======== Material for the task

[src/design/iwd_qphase.sv]
`timescale 1ns/100ps
`include "iwd_regs.svh"

module iwd_qphase (
  input wire logic clk,
  input wire logic sys_rst,
  output logic [1:0] phase,
  output logic cycle_start
);

  // four oscillator periods make one instruction cycle
  always_ff @(posedge clk or posedge sys_rst) begin
    if (sys_rst) begin
      phase <= 2'h0;
    end else begin
      phase <= phase + 2'h1;
    end
  end

  // strobe marks the first period of each instruction cycle
  always_ff @(posedge clk or posedge sys_rst) begin
    if (sys_rst) begin
      cycle_start <= 1'b0;
    end else begin
      cycle_start <= (phase == `IWD_PHASE_LAST);
    end
  end

endmodule

[src/design/iwd_decoder.sv]
// Behaviour
// - Each instruction is one 14-bit word split into an operation code and operand fields.
// - Every word is sorted into byte-oriented, bit-oriented or literal-and-control class.
// - For byte operations the destination bit routes the result to accumulator (0) or file (1).
// - The file register operand addresses a register from 0x00 through 0x7f.
// - For bit operations the bit selector picks one bit of the addressed 8-bit register.
// - Literal operations carry an 8-bit constant, branch targets an 11-bit constant.
// - An instruction takes one cycle, or two with a no_operation second cycle on skip or jump.
// - One instruction cycle lasts exactly four oscillator periods.
// - Don't-care bits never change the decoded operation.
`timescale 1ns/100ps
`include "iwd_regs.svh"

module iwd_decoder (
  input wire logic clk,
  input wire logic sys_rst,
  input wire logic [13:0] fetch_word,
  input wire logic skip_taken,
  output iwd_pkg::iwd_dec_s dec,
  output logic [1:0] osc_phase,
  output logic instr_strobe
);

  logic cycle_start;
  logic flush_pending;
  logic take_flush;
  iwd_pkg::iwd_dec_s next_dec;

  iwd_qphase u_qphase (
    .clk(clk),
    .sys_rst(sys_rst),
    .phase(osc_phase),
    .cycle_start(cycle_start)
  );

  assign instr_strobe = cycle_start;

  // a skip reported in the last period still counts for this instruction
  assign take_flush = flush_pending | (skip_taken & dec.valid & dec.may_skip);

  // combinational decode of the fetched word
  always_comb begin
    logic [5:0] op;
    op = fetch_word[`IWD_OP_HI:`IWD_OP_LO];
    next_dec = '0;
    next_dec.valid = 1'b1;
    next_dec.file_addr = fetch_word[`IWD_FILE_HI:`IWD_FILE_LO];
    next_dec.lit8 = fetch_word[`IWD_LIT8_HI:0];
    next_dec.lit11 = fetch_word[`IWD_LIT11_HI:0];
    // class from the top two bits
    unique case (fetch_word[`IWD_CLASS_HI:`IWD_CLASS_LO])
      2'h0: begin
        next_dec.op_class = iwd_pkg::IWD_CLS_BYTE;
        // control words share the byte group but carry no file operand
        if (op == 6'h00 && !fetch_word[`IWD_DEST_BIT] && fetch_word[3:0] != 4'h0) begin
          next_dec.op_class = iwd_pkg::IWD_CLS_LIT;
        end
      end
      2'h1: next_dec.op_class = iwd_pkg::IWD_CLS_BIT;
      2'h2: next_dec.op_class = iwd_pkg::IWD_CLS_LIT;
      2'h3: next_dec.op_class = iwd_pkg::IWD_CLS_LIT;
    endcase
    // mask don't-care bits of the literal opcodes
    if (op[5:2] == 4'hc) begin
      op = op & ~`IWD_XMASK_LIT_LOAD;
    end else if (op[5:2] == 4'hd) begin
      op = op & ~`IWD_XMASK_LIT_RET;
    end else if (op[5:1] == 5'h1e) begin
      op = op & ~`IWD_XMASK_LIT_SUB;
    end else if (op[5:1] == 5'h1f) begin
      op = op & ~`IWD_XMASK_LIT_ADD;
    end
    next_dec.op_code = op;
    // no_operation ignores its two free bits
    next_dec.no_operation = (op == 6'h00) && !fetch_word[`IWD_DEST_BIT] &&
      ((fetch_word[7:0] & ~`IWD_XMASK_IDLE) == 8'h00);
    if (next_dec.op_class == iwd_pkg::IWD_CLS_BYTE) begin
      next_dec.dest_file = fetch_word[`IWD_DEST_BIT];
    end
    if (next_dec.op_class == iwd_pkg::IWD_CLS_BIT) begin
      next_dec.bit_sel = fetch_word[`IWD_BSEL_HI:`IWD_BSEL_LO];
    end
    // literal class has no file operand
    if (next_dec.op_class == iwd_pkg::IWD_CLS_LIT) begin
      next_dec.file_addr = `IWD_FILE_MIN;
    end
    // jumps, calls and returns always change the program counter
    next_dec.pc_change = (fetch_word[13:12] == 2'h2) || (op[5:2] == 4'hd) ||
      (fetch_word == `IWD_WORD_SUB_RET) || (fetch_word == `IWD_WORD_INT_RET);
    // conditional skips: decrement/increment-skip and bit tests
    next_dec.may_skip = (op == 6'h0b) || (op == 6'h0f) || (op[5:3] == 3'h3);
  end

  // pending flush for the second, empty cycle
  always_ff @(posedge clk or posedge sys_rst) begin
    if (sys_rst) begin
      flush_pending <= 1'b0;
    end else if (cycle_start) begin
      flush_pending <= take_flush ? 1'b0 : next_dec.pc_change;
    end else if (skip_taken && dec.valid && dec.may_skip) begin
      flush_pending <= 1'b1;
    end
  end

  // latch the decoded word once per instruction cycle
  always_ff @(posedge clk or posedge sys_rst) begin
    if (sys_rst) begin
      dec <= '0;
    end else if (cycle_start) begin
      if (take_flush) begin
        dec <= '0;
        dec.flush <= 1'b1;
        dec.no_operation <= 1'b1;
      end else begin
        dec <= next_dec;
      end
    end
  end
endmodule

================

_What the task asks_. Reproduce the entries above in full, so that each one reads exactly as before.

_Response for this exercise_.
[src/design/iwd_qphase.sv]
`timescale 1ns/100ps
`include "iwd_regs.svh"

module iwd_qphase (
  input wire logic clk,
  input wire logic sys_rst,
  output logic [1:0] phase,
  output logic cycle_start
);

  // four oscillator periods make one instruction cycle
  always_ff @(posedge clk or posedge sys_rst) begin
    if (sys_rst) begin
      phase <= 2'h0;
    end else begin
      phase <= phase + 2'h1;
    end
  end

  // strobe marks the first period of each instruction cycle
  always_ff @(posedge clk or posedge sys_rst) begin
    if (sys_rst) begin
      cycle_start <= 1'b0;
    end else begin
      cycle_start <= (phase == `IWD_PHASE_LAST);
    end
  end

endmodule

[src/design/iwd_decoder.sv]
// Behaviour
// - Each instruction is one 14-bit word split into an operation code and operand fields.
// - Every word is sorted into byte-oriented, bit-oriented or literal-and-control class.
// - For byte operations the destination bit routes the result to accumulator (0) or file (1).
// - The file register operand addresses a register from 0x00 through 0x7f.
// - For bit operations the bit selector picks one bit of the addressed 8-bit register.
// - Literal operations carry an 8-bit constant, branch targets an 11-bit constant.
// - An instruction takes one cycle, or two with a no_operation second cycle on skip or jump.
// - One instruction cycle lasts exactly four oscillator periods.
// - Don't-care bits never change the decoded operation.
`timescale 1ns/100ps
`include "iwd_regs.svh"

module iwd_decoder (
  input wire logic clk,
  input wire logic sys_rst,
  input wire logic [13:0] fetch_word,
  input wire logic skip_taken,
  output iwd_pkg::iwd_dec_s dec,
  output logic [1:0] osc_phase,
  output logic instr_strobe
);

  logic cycle_start;
  logic flush_pending;
  logic take_flush;
  iwd_pkg::iwd_dec_s next_dec;

  iwd_qphase u_qphase (
    .clk(clk),
    .sys_rst(sys_rst),
    .phase(osc_phase),
    .cycle_start(cycle_start)
  );

  assign instr_strobe = cycle_start;

  // a skip reported in the last period still counts for this instruction
  assign take_flush = flush_pending | (skip_taken & dec.valid & dec.may_skip);

  // combinational decode of the fetched word
  always_comb begin
    logic [5:0] op;
    op = fetch_word[`IWD_OP_HI:`IWD_OP_LO];
    next_dec = '0;
    next_dec.valid = 1'b1;
    next_dec.file_addr = fetch_word[`IWD_FILE_HI:`IWD_FILE_LO];
    next_dec.lit8 = fetch_word[`IWD_LIT8_HI:0];
    next_dec.lit11 = fetch_word[`IWD_LIT11_HI:0];
    // class from the top two bits
    unique case (fetch_word[`IWD_CLASS_HI:`IWD_CLASS_LO])
      2'h0: begin
        next_dec.op_class = iwd_pkg::IWD_CLS_BYTE;
        // control words share the byte group but carry no file operand
        if (op == 6'h00 && !fetch_word[`IWD_DEST_BIT] && fetch_word[3:0] != 4'h0) begin
          next_dec.op_class = iwd_pkg::IWD_CLS_LIT;
        end
      end
      2'h1: next_dec.op_class = iwd_pkg::IWD_CLS_BIT;
      2'h2: next_dec.op_class = iwd_pkg::IWD_CLS_LIT;
      2'h3: next_dec.op_class = iwd_pkg::IWD_CLS_LIT;
    endcase
    // mask don't-care bits of the literal opcodes
    if (op[5:2] == 4'hc) begin
      op = op & ~`IWD_XMASK_LIT_LOAD;
    end else if (op[5:2] == 4'hd) begin
      op = op & ~`IWD_XMASK_LIT_RET;
    end else if (op[5:1] == 5'h1e) begin
      op = op & ~`IWD_XMASK_LIT_SUB;
    end else if (op[5:1] == 5'h1f) begin
      op = op & ~`IWD_XMASK_LIT_ADD;
    end
    next_dec.op_code = op;
    // no_operation ignores its two free bits
    next_dec.no_operation = (op == 6'h00) && !fetch_word[`IWD_DEST_BIT] &&
      ((fetch_word[7:0] & ~`IWD_XMASK_IDLE) == 8'h00);
    if (next_dec.op_class == iwd_pkg::IWD_CLS_BYTE) begin
      next_dec.dest_file = fetch_word[`IWD_DEST_BIT];
    end
    if (next_dec.op_class == iwd_pkg::IWD_CLS_BIT) begin
      next_dec.bit_sel = fetch_word[`IWD_BSEL_HI:`IWD_BSEL_LO];
    end
    // literal class has no file operand
    if (next_dec.op_class == iwd_pkg::IWD_CLS_LIT) begin
      next_dec.file_addr = `IWD_FILE_MIN;
    end
    // jumps, calls and returns always change the program counter
    next_dec.pc_change = (fetch_word[13:12] == 2'h2) || (op[5:2] == 4'hd) ||
      (fetch_word == `IWD_WORD_SUB_RET) || (fetch_word == `IWD_WORD_INT_RET);
    // conditional skips: decrement/increment-skip and bit tests
    next_dec.may_skip = (op == 6'h0b) || (op == 6'h0f) || (op[5:3] == 3'h3);
  end

  // pending flush for the second, empty cycle
  always_ff @(posedge clk or posedge sys_rst) begin
    if (sys_rst) begin
      flush_pending <= 1'b0;
    end else if (cycle_start) begin
      flush_pending <= take_flush ? 1'b0 : next_dec.pc_change;
    end else if (skip_taken && dec.valid && dec.may_skip) begin
      flush_pending <= 1'b1;
    end
  end

  // latch the decoded word once per instruction cycle
  always_ff @(posedge clk or posedge sys_rst) begin
    if (sys_rst) begin
      dec <= '0;
    end else if (cycle_start) begin
      if (take_flush) begin
        dec <= '0;
        dec.flush <= 1'b1;
        dec.no_operation <= 1'b1;
      end else begin
        dec <= next_dec;
      end
    end
  end
endmodule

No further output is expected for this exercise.